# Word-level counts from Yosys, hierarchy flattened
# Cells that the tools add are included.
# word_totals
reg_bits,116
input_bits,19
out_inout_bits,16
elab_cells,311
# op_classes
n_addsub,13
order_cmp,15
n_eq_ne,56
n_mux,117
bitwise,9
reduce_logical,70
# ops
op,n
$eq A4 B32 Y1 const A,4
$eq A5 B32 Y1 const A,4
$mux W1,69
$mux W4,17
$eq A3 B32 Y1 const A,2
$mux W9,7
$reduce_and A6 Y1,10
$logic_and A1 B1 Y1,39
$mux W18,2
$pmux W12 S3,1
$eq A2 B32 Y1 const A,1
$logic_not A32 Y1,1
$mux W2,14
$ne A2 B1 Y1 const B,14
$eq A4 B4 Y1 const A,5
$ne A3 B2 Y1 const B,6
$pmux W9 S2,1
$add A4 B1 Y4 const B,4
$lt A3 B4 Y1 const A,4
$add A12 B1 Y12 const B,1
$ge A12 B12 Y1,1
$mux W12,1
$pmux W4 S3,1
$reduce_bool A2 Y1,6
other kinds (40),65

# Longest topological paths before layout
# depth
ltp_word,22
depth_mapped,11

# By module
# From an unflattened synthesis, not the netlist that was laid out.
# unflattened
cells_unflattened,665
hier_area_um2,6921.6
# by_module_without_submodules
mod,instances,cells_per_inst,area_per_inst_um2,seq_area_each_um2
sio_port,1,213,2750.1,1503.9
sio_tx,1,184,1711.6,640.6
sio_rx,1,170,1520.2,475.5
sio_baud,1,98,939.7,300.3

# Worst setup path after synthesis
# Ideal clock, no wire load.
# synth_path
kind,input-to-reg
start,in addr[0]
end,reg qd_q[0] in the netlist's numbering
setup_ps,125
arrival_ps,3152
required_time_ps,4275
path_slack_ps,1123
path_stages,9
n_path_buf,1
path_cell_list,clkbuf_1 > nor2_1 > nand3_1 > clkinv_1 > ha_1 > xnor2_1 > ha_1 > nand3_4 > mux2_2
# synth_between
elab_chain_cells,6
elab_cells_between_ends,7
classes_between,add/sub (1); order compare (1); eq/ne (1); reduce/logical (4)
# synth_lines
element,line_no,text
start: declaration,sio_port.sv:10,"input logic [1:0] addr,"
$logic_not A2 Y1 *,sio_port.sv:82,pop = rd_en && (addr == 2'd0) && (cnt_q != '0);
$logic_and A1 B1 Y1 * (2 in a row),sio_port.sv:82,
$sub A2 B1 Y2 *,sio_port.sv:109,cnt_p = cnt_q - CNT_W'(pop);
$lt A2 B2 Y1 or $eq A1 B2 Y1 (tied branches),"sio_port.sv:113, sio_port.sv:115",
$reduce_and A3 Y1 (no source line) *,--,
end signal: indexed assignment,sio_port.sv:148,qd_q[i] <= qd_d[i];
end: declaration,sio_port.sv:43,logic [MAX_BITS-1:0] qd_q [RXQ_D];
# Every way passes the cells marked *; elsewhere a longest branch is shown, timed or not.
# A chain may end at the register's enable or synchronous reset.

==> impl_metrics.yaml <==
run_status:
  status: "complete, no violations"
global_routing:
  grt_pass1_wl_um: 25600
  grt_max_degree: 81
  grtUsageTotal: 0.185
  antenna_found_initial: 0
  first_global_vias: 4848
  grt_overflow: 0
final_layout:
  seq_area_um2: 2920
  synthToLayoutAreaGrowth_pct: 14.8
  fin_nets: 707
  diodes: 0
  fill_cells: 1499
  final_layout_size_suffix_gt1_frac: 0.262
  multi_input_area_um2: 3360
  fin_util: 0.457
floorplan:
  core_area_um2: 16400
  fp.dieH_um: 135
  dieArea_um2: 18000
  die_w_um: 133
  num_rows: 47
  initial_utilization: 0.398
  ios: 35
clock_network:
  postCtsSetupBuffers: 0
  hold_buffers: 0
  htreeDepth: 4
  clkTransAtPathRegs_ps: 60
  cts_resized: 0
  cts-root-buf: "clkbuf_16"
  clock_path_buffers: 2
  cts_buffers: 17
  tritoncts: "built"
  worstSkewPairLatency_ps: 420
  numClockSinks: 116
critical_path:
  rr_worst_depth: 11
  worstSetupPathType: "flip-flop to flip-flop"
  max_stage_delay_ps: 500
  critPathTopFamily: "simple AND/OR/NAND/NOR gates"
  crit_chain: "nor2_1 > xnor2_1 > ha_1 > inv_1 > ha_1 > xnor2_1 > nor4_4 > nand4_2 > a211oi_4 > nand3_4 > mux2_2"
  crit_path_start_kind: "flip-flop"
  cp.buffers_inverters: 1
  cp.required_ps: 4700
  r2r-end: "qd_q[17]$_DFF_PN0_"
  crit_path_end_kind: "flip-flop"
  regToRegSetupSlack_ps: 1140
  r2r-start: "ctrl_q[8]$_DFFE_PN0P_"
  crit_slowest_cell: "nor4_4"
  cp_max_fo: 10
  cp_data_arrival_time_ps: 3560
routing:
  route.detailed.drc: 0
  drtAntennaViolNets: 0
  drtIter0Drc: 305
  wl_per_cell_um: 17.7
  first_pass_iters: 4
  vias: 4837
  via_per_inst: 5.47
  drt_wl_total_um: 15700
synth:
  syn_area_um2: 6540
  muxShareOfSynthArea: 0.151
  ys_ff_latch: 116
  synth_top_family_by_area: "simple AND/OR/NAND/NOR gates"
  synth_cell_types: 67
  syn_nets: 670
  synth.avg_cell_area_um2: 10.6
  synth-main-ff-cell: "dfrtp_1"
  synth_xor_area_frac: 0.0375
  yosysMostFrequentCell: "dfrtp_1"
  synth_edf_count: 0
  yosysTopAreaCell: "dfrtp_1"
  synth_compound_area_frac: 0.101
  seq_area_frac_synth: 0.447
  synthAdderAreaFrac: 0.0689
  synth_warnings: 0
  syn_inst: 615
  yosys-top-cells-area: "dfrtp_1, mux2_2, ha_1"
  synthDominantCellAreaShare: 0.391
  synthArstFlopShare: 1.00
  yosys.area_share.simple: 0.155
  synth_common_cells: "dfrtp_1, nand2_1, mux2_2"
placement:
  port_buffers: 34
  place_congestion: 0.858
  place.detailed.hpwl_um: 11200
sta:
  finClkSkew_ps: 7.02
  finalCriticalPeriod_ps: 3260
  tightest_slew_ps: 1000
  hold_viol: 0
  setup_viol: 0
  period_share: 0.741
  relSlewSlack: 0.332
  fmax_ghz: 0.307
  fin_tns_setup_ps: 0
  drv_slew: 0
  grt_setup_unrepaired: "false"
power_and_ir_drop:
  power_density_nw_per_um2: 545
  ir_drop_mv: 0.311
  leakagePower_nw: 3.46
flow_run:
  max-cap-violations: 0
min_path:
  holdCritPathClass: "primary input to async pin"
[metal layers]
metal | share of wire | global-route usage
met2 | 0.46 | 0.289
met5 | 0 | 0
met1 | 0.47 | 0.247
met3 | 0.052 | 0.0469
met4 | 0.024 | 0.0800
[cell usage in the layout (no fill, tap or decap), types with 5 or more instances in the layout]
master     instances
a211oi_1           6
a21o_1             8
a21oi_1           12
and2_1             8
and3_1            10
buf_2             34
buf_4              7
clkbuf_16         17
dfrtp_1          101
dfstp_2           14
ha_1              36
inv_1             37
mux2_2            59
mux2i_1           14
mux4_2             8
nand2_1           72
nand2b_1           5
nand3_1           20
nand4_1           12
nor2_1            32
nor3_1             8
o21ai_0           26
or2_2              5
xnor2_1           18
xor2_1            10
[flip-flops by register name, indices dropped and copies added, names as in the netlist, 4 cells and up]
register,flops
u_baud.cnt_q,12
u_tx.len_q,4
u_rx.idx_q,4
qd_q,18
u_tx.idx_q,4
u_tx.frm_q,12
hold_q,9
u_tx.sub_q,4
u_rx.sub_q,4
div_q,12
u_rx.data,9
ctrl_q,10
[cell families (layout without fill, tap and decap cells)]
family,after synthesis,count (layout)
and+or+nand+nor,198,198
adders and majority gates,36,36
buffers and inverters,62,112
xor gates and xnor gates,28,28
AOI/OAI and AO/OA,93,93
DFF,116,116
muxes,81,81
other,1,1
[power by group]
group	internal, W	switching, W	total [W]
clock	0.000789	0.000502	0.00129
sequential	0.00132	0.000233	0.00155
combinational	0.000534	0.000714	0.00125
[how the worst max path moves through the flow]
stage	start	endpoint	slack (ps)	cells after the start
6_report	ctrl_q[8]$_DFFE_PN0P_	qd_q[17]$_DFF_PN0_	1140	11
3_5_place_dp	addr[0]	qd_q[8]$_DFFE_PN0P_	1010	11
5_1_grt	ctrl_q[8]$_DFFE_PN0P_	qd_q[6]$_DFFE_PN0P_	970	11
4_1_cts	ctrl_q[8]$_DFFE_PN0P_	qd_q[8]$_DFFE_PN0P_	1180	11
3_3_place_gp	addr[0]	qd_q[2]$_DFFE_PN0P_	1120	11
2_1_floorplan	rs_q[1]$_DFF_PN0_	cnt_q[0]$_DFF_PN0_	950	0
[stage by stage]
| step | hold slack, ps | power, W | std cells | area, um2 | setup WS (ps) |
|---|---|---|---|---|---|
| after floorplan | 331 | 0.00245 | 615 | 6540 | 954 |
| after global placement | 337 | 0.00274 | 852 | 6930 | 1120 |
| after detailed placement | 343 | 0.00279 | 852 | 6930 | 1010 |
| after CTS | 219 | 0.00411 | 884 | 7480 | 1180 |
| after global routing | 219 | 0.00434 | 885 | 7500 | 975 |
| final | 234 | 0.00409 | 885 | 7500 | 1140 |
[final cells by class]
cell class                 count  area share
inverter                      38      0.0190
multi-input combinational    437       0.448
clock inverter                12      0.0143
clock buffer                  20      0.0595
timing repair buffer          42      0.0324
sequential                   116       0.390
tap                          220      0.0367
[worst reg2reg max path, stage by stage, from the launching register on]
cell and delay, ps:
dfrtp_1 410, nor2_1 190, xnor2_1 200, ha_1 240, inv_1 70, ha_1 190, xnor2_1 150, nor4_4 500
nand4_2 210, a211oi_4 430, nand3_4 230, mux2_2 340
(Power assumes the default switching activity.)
File: config.mk
export PLATFORM = sky130hd
export DESIGN_NAME = pls_swallow_div
export DESIGN_NICKNAME = d
export VERILOG_FILES = /design/src/rtl/pls_div_pkg.sv /design/src/rtl/pls_main_cnt.sv /design/src/rtl/pls_swallow_cnt.sv /design/src/rtl/pls_cfg_latch.sv /design/src/rtl/pls_swallow_div.sv
export SDC_FILE = /design/constraint.sdc
export NUM_CORES = 1
export LEC_CHECK = 0
export ABC_AREA = 1
export BUFFER_PORTS_ARGS = -buffer_cell sky130_fd_sc_hd__buf_4
export CAP_MARGIN = 20
export CORE_MARGIN = 1.5
export CORE_UTILIZATION = 58
export DETAILED_ROUTE_END_ITERATION = 10
export PLACE_DENSITY = 0.8
export SYNTH_ARGS = -nofsm -noshare
export SYNTH_HDL_FRONTEND = slang
export SYNTH_HIERARCHICAL = 1
export SYNTH_SLANG_ARGS = --single-unit
File: constraint.sdc
create_clock -name clk_i -period 2.05 [get_ports clk_i]
set_input_delay 0.41 -clock clk_i [delete_from_list [all_inputs] [get_ports clk_i]]
set_output_delay 0.41 -clock clk_i [all_outputs]
set_load 0.02 [all_outputs]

───

### Task directions:
Above are some records; copy each line there that contains "gates".

### Solution:
  critPathTopFamily: "simple AND/OR/NAND/NOR gates"
  synth_top_family_by_area: "simple AND/OR/NAND/NOR gates"
adders and majority gates,36,36
xor gates and xnor gates,28,28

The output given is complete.